#### Exercise instructions
There is material below. Print exactly the lines starting at the line with "Clock buffer: 180 / 901 / 0.0381" and ending at the line with "Sequential: 3340 / 131 / 0.00445", ends included, and no others.

#### Records supplied
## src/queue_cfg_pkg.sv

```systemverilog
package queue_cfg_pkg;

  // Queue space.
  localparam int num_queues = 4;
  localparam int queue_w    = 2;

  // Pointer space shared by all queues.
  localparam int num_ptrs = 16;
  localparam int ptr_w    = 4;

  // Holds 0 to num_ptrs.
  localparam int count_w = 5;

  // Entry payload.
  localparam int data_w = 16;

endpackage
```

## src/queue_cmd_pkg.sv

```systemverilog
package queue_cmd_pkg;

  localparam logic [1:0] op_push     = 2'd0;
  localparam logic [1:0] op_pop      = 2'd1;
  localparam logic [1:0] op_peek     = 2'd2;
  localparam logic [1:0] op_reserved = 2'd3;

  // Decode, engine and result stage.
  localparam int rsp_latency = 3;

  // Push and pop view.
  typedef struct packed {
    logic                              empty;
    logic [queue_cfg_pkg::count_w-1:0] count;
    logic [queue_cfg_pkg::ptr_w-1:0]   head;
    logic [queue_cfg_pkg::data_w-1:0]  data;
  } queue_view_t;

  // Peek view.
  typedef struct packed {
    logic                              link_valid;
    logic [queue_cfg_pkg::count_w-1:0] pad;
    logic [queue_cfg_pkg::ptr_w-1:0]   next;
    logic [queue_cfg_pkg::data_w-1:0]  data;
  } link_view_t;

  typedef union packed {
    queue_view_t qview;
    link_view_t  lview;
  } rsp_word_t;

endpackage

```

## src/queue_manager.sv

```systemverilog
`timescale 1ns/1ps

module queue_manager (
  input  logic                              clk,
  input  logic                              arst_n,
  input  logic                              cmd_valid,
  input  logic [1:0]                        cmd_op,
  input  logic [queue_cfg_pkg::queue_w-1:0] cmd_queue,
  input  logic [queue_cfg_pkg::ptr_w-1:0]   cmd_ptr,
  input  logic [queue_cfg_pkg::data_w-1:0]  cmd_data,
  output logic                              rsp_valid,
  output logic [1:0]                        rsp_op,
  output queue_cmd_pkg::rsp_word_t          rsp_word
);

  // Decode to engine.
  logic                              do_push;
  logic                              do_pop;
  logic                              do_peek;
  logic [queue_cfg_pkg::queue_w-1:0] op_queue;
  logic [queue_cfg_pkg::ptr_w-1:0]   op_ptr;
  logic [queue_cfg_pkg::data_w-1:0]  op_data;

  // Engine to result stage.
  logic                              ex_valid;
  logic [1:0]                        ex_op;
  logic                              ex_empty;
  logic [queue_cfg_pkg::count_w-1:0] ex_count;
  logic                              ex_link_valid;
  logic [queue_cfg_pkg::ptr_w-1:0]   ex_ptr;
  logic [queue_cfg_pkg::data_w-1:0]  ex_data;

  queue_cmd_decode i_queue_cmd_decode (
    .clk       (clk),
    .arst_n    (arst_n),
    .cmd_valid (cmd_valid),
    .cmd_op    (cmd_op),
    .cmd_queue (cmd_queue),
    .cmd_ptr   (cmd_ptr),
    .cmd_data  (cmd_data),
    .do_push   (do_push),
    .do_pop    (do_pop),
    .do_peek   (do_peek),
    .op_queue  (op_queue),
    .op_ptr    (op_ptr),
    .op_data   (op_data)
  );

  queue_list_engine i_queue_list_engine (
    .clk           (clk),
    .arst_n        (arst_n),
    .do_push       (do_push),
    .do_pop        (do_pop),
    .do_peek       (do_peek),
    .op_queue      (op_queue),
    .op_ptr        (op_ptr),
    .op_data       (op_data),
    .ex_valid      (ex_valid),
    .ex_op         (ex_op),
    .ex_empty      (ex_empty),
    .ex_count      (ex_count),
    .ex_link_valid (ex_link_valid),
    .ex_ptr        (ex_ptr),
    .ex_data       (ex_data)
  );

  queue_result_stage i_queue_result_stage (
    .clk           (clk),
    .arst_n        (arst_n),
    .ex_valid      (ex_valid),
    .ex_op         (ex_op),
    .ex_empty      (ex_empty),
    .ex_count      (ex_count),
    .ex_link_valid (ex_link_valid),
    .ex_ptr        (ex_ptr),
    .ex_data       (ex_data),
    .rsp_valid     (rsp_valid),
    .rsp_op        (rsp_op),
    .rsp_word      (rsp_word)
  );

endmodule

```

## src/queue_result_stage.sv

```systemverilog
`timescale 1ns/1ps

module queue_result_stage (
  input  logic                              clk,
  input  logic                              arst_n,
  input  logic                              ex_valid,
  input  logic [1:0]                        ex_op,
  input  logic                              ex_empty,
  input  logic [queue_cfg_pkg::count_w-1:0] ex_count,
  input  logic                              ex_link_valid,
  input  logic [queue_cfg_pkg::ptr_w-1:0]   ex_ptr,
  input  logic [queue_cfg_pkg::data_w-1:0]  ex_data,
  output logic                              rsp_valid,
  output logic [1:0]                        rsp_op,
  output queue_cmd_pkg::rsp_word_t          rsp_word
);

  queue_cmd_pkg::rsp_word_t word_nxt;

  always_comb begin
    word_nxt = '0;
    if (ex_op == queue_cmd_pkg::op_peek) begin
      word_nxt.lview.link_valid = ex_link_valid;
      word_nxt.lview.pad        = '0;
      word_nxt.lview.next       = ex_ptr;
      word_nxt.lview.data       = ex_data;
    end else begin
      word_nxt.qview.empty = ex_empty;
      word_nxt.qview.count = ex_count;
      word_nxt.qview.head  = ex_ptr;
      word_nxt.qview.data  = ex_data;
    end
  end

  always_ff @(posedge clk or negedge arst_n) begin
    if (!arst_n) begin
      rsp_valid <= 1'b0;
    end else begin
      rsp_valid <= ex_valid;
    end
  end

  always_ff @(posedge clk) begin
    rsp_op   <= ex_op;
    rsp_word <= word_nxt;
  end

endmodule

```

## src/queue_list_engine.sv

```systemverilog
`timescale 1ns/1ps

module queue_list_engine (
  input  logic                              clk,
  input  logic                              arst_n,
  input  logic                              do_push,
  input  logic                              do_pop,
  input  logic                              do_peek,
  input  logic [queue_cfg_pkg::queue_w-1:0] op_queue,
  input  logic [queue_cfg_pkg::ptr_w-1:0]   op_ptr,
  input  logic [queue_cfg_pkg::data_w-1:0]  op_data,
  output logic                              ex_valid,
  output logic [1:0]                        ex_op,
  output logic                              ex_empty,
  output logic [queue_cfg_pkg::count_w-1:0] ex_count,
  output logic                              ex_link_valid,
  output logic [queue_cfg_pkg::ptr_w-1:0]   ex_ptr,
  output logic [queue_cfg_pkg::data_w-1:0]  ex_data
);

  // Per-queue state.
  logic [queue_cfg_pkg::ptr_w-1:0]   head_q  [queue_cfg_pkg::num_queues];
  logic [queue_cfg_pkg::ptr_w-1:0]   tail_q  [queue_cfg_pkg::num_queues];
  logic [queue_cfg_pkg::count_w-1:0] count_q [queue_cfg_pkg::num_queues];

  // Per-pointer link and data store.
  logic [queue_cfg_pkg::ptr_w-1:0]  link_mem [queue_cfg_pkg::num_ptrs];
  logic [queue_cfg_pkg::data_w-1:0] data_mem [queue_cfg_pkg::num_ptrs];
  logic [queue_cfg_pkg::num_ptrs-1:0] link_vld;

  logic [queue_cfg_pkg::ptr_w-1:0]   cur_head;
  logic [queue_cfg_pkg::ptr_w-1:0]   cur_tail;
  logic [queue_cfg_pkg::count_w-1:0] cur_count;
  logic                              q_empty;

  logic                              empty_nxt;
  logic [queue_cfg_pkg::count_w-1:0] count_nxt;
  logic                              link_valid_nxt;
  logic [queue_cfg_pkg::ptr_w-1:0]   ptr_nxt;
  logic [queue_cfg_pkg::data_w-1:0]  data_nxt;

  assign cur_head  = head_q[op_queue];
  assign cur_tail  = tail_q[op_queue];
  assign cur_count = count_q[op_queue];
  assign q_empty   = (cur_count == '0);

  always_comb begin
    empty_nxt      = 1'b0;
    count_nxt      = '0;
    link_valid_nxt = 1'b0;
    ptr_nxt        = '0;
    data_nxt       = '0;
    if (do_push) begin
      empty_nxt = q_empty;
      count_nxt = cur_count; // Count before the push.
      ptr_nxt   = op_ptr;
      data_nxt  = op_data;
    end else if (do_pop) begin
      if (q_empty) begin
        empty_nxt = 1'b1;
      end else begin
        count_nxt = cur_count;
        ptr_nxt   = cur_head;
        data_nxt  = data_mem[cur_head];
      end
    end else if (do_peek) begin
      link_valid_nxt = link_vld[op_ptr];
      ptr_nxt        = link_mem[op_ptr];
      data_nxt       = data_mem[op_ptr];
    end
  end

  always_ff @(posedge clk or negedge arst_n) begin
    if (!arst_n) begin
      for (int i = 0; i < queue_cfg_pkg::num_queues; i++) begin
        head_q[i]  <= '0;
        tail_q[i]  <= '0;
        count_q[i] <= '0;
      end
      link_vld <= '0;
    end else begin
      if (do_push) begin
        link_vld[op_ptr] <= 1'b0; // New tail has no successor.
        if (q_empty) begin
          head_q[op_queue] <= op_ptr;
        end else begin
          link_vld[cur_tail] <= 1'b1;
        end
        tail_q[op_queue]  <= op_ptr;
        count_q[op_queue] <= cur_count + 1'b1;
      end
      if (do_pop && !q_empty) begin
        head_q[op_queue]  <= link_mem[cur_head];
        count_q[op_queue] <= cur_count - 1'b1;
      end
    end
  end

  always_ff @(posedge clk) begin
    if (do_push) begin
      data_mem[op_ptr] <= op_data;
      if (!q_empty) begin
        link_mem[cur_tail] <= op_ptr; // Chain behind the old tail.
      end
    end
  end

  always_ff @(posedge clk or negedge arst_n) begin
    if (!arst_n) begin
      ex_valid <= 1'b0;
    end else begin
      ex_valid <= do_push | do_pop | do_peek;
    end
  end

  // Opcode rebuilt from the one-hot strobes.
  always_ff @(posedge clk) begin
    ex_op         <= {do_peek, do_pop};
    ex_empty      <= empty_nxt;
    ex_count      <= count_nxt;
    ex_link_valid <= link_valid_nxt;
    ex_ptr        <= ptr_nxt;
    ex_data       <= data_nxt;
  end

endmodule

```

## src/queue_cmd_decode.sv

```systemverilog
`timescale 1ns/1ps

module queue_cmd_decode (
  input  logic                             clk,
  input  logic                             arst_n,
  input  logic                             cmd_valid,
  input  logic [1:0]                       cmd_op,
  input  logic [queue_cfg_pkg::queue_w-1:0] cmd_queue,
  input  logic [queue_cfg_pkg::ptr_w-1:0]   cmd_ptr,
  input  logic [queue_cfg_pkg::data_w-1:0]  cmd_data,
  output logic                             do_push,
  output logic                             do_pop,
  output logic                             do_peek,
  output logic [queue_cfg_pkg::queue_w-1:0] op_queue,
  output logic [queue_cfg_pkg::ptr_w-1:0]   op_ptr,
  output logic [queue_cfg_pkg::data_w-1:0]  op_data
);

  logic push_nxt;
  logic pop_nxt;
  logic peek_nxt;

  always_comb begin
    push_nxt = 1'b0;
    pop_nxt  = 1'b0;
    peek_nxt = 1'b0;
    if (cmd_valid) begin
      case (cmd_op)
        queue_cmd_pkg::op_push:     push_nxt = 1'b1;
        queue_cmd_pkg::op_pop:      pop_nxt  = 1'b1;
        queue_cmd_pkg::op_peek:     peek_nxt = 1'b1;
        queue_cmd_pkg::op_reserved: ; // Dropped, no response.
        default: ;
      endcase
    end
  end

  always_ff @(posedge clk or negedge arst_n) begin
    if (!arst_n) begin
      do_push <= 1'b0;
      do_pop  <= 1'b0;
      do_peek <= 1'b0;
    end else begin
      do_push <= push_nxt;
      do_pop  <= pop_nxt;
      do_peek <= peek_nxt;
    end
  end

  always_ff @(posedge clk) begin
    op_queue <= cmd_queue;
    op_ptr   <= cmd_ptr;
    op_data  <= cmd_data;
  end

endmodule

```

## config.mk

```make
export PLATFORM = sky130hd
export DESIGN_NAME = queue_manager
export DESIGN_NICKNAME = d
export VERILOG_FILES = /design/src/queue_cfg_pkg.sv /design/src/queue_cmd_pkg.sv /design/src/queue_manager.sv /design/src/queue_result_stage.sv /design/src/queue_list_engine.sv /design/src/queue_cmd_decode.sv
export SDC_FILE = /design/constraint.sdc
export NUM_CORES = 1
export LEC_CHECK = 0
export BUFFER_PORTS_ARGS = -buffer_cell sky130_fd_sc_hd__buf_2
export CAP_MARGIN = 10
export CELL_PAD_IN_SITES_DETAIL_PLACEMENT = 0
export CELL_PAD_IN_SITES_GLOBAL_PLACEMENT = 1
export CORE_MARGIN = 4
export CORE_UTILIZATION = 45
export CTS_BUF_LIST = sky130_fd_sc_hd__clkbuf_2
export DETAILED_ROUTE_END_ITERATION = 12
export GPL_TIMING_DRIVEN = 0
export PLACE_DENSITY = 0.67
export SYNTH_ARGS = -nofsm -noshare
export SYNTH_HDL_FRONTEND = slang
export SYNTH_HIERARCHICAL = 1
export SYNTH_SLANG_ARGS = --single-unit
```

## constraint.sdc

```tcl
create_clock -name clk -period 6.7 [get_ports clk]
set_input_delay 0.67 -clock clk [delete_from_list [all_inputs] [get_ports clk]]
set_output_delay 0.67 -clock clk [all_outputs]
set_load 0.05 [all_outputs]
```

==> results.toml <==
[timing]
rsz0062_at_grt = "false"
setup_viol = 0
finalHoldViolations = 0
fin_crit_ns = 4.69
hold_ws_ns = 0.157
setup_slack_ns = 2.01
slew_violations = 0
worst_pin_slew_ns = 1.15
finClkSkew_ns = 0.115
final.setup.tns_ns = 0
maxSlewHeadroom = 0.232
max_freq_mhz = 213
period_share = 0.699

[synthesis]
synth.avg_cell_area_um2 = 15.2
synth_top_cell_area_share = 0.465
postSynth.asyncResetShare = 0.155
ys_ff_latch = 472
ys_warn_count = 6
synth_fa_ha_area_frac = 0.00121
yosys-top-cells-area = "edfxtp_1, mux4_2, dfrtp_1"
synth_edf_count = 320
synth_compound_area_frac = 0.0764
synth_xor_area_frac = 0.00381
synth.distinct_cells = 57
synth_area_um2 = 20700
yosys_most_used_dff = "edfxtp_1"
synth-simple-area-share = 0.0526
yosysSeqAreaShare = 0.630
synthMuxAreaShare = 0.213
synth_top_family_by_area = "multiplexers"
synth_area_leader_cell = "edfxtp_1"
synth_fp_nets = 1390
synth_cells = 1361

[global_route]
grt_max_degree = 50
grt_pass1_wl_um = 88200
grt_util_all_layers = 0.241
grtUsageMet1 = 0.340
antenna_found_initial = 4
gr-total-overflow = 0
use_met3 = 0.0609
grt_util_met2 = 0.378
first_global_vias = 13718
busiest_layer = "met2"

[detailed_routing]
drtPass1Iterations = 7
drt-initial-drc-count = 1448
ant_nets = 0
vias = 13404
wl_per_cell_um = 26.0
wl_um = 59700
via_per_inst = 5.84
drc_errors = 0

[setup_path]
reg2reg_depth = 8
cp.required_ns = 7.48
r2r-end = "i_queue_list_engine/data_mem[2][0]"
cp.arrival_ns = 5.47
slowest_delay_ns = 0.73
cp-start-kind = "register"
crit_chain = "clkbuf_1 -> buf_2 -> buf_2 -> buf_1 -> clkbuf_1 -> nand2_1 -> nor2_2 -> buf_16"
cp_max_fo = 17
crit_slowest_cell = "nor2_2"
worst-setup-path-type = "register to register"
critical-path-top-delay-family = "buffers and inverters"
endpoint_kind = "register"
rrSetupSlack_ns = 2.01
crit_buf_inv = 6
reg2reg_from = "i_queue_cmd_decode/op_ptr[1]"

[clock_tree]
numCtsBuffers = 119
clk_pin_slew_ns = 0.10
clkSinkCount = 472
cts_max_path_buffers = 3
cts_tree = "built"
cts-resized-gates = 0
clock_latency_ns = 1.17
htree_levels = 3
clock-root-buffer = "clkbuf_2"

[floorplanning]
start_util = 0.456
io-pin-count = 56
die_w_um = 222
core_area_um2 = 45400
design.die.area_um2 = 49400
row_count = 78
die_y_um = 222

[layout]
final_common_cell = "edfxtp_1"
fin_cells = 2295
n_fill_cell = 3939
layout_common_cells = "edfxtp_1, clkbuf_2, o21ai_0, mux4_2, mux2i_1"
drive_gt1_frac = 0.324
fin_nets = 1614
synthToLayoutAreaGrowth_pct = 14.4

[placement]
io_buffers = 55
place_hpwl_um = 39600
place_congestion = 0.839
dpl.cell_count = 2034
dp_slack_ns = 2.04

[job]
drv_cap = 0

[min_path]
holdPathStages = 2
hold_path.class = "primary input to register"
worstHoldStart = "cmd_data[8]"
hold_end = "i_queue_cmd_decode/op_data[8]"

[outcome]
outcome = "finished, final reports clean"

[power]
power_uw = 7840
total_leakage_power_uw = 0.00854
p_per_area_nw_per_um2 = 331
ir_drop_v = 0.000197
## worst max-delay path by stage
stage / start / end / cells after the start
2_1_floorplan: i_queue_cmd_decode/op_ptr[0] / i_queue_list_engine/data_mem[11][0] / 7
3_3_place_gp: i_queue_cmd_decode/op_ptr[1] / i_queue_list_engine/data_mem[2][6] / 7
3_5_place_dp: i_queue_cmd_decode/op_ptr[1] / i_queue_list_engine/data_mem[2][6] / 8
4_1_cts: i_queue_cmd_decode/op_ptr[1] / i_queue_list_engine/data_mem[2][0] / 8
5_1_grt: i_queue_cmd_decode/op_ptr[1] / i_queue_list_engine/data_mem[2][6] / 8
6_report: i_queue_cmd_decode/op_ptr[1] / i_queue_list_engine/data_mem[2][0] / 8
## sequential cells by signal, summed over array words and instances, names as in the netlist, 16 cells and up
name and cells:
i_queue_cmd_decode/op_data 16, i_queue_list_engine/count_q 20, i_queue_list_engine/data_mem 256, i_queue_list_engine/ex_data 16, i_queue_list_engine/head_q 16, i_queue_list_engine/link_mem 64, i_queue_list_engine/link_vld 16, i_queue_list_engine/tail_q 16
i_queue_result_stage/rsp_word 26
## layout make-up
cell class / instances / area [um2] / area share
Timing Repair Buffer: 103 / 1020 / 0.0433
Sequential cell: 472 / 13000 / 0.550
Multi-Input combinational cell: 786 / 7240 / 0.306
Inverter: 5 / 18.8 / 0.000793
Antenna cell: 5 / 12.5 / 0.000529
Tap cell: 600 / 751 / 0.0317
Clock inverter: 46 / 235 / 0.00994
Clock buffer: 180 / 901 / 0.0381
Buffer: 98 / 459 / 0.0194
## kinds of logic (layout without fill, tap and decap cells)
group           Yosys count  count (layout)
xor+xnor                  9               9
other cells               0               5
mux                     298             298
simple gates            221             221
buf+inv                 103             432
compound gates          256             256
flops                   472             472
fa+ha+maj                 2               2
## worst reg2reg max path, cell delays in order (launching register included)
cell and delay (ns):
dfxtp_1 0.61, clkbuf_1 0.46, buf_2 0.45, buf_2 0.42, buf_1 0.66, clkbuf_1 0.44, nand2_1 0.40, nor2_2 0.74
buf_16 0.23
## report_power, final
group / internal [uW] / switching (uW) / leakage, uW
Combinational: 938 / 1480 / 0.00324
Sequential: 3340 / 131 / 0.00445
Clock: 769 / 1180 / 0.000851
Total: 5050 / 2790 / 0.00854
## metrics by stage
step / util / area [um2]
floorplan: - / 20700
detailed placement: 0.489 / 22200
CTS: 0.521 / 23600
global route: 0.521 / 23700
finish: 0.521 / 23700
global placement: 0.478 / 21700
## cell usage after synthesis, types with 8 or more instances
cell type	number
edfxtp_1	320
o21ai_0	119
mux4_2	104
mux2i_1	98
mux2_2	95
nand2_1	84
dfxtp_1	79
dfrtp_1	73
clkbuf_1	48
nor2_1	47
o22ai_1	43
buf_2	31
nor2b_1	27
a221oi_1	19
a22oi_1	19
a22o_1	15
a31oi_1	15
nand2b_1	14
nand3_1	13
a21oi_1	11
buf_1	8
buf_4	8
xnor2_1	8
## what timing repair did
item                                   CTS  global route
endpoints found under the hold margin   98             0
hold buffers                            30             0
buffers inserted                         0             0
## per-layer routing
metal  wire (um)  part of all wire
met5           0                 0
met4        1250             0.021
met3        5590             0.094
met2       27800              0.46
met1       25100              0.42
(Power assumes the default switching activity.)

#### Result for this exercise
Clock buffer: 180 / 901 / 0.0381
Buffer: 98 / 459 / 0.0194
## kinds of logic (layout without fill, tap and decap cells)
group           Yosys count  count (layout)
xor+xnor                  9               9
other cells               0               5
mux                     298             298
simple gates            221             221
buf+inv                 103             432
compound gates          256             256
flops                   472             472
fa+ha+maj                 2               2
## worst reg2reg max path, cell delays in order (launching register included)
cell and delay (ns):
dfxtp_1 0.61, clkbuf_1 0.46, buf_2 0.45, buf_2 0.42, buf_1 0.66, clkbuf_1 0.44, nand2_1 0.40, nor2_2 0.74
buf_16 0.23
## report_power, final
group / internal [uW] / switching (uW) / leakage, uW
Combinational: 938 / 1480 / 0.00324
Sequential: 3340 / 131 / 0.00445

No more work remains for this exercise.